EXERCISE DESCRIPTION:
In the records below, count every line where the string "gates" appears, and reply with the count only.

[Saved entries]
_ _ _ _ _
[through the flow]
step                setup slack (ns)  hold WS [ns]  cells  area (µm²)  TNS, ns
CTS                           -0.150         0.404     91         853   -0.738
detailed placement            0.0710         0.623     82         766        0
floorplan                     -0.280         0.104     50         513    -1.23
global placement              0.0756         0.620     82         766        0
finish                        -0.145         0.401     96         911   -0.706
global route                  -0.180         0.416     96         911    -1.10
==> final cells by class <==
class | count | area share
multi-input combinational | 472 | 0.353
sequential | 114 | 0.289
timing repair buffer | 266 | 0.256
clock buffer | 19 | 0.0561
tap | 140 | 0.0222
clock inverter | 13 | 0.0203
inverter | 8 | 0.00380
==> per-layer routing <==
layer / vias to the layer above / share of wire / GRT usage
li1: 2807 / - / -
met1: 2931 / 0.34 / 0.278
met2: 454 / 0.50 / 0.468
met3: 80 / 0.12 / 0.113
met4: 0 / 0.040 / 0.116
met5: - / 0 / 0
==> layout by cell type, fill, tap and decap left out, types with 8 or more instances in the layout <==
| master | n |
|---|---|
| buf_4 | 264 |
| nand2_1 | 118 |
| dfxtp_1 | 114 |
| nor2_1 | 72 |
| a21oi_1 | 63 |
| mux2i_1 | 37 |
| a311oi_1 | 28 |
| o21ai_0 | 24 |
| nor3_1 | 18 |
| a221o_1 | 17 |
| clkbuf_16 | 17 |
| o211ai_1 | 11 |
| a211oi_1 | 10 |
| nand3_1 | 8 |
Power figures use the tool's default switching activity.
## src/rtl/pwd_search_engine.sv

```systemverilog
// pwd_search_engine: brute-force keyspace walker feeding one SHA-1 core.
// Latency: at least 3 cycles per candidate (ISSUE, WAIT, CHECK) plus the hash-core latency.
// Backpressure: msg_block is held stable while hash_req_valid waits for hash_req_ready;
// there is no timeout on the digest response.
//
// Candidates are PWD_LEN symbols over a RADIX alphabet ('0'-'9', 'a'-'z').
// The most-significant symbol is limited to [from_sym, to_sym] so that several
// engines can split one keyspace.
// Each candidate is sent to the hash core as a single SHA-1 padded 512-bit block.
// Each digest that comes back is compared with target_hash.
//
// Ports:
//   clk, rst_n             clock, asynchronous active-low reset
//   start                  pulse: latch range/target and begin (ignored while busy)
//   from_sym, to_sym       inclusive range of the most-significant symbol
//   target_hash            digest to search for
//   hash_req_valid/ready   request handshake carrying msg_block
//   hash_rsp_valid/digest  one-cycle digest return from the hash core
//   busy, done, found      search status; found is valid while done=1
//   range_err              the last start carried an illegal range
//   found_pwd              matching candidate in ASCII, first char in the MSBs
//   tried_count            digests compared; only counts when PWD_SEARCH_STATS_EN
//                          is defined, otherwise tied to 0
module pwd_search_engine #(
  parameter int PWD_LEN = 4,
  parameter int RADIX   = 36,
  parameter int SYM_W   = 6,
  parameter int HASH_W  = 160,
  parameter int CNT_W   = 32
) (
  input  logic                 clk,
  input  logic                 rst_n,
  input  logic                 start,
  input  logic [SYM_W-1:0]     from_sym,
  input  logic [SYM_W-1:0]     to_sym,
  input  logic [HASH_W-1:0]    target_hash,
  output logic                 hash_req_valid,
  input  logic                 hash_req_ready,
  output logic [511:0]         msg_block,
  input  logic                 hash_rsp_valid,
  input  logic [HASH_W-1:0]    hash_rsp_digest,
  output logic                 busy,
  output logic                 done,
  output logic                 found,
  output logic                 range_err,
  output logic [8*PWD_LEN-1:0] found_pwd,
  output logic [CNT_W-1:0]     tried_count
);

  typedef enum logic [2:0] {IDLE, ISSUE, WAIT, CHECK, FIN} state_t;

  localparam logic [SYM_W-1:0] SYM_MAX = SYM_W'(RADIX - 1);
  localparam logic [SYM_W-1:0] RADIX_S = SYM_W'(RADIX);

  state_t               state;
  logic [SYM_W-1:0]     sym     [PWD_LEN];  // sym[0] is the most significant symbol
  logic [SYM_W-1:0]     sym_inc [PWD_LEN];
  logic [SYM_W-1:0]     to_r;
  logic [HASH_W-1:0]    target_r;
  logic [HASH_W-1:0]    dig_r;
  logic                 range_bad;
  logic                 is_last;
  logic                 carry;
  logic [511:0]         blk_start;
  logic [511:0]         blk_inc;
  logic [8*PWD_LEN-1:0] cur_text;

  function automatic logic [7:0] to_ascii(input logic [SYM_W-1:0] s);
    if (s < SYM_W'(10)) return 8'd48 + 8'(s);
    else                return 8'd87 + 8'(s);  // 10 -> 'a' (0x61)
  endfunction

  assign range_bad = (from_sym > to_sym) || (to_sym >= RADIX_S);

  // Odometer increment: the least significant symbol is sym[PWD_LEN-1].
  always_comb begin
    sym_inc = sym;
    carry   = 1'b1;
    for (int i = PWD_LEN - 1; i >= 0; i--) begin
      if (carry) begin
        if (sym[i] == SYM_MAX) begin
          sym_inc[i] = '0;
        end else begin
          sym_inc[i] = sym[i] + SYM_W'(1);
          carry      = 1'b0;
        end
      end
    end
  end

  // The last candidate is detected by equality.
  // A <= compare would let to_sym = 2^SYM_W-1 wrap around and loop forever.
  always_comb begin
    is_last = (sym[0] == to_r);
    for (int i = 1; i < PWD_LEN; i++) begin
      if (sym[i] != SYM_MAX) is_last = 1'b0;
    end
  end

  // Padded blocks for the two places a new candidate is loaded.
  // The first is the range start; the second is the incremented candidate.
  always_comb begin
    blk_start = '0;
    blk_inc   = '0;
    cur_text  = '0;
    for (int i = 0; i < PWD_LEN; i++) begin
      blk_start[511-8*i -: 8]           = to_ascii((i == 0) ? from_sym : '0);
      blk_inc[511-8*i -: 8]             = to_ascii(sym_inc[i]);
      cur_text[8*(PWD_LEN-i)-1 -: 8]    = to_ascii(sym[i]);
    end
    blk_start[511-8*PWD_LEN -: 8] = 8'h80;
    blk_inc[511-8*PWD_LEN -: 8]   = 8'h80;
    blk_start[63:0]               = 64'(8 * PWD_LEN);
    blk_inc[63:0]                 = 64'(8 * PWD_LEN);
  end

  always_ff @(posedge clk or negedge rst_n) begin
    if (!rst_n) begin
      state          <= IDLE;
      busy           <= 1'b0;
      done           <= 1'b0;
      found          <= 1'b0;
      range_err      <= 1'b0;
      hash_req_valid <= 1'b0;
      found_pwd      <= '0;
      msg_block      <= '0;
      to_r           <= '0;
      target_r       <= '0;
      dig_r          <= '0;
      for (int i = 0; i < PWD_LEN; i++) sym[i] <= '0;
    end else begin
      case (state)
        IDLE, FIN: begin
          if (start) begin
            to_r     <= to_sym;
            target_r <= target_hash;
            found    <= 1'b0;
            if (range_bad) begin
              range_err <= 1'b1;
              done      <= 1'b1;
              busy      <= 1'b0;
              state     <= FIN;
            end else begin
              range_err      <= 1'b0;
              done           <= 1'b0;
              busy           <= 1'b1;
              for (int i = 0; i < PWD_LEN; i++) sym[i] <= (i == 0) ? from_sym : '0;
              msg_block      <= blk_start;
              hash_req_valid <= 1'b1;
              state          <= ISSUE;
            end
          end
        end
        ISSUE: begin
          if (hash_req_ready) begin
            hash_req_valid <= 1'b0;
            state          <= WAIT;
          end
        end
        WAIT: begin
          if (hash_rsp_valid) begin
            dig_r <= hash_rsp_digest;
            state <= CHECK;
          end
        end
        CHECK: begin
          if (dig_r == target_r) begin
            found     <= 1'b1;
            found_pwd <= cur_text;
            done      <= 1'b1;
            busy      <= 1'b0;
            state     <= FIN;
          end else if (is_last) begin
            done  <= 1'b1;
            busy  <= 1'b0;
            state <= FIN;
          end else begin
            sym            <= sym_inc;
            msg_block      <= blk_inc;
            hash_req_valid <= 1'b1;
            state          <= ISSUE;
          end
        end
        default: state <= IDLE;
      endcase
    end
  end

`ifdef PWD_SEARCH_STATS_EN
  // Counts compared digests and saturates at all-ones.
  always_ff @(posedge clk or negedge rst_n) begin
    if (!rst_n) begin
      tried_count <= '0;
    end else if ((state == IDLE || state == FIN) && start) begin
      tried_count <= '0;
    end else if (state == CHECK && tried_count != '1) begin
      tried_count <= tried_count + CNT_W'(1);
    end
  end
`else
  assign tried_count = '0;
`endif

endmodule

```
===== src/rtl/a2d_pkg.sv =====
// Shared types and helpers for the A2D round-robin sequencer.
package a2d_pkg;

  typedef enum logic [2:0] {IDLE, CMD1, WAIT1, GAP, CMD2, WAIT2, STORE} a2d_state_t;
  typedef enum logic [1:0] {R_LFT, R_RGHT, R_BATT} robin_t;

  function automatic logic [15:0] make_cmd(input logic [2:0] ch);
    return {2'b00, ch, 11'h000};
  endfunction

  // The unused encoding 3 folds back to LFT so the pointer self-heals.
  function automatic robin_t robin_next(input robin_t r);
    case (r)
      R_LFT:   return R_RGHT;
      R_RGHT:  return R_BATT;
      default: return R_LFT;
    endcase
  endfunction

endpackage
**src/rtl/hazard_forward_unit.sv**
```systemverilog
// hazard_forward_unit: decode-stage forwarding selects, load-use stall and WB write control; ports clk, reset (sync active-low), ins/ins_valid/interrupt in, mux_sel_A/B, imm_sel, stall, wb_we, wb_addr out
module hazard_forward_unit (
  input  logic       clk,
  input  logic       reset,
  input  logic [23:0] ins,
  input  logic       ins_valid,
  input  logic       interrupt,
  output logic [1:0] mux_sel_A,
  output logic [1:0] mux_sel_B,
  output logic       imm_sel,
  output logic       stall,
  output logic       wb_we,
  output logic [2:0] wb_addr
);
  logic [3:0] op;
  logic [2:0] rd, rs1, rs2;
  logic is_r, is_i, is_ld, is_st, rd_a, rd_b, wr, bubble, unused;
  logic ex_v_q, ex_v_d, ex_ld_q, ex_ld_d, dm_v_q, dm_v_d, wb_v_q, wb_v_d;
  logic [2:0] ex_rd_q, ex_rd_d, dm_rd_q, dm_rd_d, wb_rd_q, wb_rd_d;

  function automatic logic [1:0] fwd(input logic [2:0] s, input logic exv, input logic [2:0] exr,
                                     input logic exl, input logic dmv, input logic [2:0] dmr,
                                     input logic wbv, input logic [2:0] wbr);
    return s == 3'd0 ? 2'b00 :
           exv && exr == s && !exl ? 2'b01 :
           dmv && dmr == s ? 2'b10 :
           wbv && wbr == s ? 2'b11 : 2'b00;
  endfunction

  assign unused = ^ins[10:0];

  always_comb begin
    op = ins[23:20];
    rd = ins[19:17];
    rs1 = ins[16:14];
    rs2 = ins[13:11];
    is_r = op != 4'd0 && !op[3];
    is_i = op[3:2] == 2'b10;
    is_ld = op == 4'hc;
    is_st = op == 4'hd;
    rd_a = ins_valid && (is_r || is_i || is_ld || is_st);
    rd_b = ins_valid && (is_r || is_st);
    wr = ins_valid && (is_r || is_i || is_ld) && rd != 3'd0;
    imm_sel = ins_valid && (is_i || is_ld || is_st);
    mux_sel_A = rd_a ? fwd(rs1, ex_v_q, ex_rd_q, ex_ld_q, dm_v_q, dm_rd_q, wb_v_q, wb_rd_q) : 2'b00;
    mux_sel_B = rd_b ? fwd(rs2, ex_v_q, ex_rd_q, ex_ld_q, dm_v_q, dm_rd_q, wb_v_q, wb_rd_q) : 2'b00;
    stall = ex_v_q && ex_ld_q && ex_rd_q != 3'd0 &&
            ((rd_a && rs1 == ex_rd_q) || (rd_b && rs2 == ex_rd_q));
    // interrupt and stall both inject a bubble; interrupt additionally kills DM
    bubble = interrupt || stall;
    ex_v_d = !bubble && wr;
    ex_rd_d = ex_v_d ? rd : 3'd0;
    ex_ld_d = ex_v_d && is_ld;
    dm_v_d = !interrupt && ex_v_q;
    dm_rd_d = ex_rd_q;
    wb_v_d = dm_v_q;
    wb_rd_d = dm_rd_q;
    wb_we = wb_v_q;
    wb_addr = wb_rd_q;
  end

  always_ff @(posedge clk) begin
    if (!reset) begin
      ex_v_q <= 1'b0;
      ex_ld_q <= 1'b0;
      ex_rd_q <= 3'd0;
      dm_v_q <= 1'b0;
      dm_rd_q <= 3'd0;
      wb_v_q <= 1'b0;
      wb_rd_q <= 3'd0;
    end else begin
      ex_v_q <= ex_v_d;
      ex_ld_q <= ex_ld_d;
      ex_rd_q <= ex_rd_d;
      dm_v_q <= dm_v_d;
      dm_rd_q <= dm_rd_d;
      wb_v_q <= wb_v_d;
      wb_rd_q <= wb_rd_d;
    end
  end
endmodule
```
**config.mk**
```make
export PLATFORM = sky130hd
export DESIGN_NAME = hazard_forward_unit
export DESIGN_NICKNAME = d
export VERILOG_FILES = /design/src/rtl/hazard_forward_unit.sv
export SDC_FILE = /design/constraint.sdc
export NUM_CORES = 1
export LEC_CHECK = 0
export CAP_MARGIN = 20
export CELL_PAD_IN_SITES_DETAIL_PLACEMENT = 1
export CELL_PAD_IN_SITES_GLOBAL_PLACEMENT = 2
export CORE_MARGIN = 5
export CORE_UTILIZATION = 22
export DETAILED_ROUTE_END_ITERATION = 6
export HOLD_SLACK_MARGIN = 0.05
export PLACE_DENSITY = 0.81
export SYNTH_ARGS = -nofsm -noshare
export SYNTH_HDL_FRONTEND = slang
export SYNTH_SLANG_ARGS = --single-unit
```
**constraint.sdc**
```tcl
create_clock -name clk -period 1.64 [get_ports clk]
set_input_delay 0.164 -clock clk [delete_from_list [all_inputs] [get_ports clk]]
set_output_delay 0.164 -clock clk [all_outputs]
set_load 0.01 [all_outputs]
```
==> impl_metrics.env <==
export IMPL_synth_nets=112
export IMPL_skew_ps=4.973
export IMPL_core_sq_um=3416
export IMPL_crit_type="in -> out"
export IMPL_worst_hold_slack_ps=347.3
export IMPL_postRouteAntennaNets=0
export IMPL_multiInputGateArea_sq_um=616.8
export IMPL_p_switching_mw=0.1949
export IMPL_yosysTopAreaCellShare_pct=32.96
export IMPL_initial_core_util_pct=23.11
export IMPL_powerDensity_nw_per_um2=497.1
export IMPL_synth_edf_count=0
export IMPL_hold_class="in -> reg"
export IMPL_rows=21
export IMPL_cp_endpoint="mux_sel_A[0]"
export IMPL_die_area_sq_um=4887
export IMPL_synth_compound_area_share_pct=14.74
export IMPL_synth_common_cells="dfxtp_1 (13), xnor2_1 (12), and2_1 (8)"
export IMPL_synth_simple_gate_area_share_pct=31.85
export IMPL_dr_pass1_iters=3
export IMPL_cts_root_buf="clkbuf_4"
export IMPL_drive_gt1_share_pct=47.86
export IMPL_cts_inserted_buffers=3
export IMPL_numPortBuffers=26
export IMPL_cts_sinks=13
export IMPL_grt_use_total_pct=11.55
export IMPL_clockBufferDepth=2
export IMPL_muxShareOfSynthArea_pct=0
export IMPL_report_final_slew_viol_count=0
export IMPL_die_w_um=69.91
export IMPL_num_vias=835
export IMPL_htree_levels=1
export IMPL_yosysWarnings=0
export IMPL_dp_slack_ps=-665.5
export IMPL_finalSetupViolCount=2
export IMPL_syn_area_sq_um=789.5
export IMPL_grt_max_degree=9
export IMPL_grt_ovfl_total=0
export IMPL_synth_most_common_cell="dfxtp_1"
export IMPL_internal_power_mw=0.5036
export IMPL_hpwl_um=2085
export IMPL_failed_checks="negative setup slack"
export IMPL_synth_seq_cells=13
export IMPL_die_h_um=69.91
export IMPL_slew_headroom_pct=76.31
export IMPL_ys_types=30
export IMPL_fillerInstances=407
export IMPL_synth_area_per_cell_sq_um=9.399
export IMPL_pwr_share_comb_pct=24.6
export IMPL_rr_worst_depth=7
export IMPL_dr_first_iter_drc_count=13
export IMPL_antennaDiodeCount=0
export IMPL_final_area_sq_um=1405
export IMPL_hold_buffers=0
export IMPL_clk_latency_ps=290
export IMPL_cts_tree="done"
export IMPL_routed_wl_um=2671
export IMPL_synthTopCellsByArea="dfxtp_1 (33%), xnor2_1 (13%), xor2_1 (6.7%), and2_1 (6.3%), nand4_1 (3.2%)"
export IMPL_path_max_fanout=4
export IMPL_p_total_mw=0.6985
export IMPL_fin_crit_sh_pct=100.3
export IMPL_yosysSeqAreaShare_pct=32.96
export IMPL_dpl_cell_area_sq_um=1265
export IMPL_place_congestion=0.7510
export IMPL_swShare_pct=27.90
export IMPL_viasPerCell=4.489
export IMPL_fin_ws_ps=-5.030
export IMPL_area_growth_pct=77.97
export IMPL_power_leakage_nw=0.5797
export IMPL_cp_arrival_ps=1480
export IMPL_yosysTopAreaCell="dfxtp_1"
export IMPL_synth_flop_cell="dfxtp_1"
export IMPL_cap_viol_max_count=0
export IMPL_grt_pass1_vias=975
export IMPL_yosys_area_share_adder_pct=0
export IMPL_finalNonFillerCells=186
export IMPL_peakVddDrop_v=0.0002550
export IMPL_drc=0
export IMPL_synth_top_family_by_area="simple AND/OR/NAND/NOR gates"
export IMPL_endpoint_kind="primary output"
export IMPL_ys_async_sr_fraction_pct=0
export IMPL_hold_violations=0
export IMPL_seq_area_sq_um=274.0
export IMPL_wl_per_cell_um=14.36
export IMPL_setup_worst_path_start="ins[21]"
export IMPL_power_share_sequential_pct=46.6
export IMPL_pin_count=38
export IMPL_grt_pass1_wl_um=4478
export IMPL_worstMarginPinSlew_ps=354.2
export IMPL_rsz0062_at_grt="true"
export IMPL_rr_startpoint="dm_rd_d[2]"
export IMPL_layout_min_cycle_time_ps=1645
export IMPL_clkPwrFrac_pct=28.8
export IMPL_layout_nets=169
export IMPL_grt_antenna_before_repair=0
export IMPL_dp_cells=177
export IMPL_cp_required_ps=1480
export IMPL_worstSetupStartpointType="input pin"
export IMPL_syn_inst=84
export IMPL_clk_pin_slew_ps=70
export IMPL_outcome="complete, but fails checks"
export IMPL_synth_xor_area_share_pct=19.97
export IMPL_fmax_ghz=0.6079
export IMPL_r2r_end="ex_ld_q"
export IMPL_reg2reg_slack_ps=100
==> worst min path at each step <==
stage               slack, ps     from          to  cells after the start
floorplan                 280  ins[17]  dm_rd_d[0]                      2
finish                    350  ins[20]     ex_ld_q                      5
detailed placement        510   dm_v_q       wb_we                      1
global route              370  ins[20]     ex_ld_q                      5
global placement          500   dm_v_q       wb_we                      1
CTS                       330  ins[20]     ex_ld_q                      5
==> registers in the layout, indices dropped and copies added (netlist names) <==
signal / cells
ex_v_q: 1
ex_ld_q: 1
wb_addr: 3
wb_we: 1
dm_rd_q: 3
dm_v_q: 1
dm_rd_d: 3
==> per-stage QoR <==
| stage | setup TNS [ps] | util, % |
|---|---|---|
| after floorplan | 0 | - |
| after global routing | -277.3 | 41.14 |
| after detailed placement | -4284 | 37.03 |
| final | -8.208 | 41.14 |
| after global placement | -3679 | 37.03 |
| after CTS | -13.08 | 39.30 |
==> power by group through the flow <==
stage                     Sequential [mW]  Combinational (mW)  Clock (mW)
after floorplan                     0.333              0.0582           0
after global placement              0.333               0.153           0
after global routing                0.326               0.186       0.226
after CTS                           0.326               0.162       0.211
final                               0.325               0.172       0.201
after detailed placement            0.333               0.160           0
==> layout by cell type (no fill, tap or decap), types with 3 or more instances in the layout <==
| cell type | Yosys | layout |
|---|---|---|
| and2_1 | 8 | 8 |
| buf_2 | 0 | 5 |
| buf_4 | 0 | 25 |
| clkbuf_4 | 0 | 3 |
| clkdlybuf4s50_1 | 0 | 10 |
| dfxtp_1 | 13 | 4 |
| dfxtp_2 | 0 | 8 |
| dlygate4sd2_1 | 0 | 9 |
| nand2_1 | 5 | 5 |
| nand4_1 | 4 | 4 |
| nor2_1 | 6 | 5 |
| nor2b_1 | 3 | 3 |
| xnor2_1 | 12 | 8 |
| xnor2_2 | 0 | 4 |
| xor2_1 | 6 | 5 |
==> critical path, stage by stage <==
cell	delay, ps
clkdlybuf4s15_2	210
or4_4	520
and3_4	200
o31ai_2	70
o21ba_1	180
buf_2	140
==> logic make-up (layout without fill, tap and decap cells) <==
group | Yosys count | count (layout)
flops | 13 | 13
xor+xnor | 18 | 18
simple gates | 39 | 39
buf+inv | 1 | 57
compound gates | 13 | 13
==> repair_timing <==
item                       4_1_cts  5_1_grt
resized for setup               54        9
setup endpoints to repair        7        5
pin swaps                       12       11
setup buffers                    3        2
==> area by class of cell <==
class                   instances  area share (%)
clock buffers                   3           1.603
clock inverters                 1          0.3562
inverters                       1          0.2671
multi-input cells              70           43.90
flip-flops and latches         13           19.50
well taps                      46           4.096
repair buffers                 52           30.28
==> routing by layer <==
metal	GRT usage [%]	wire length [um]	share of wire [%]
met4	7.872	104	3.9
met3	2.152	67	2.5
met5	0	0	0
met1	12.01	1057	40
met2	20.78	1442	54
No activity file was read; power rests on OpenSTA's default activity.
_ _ _ _ _
EXERCISE RESPONSE:
3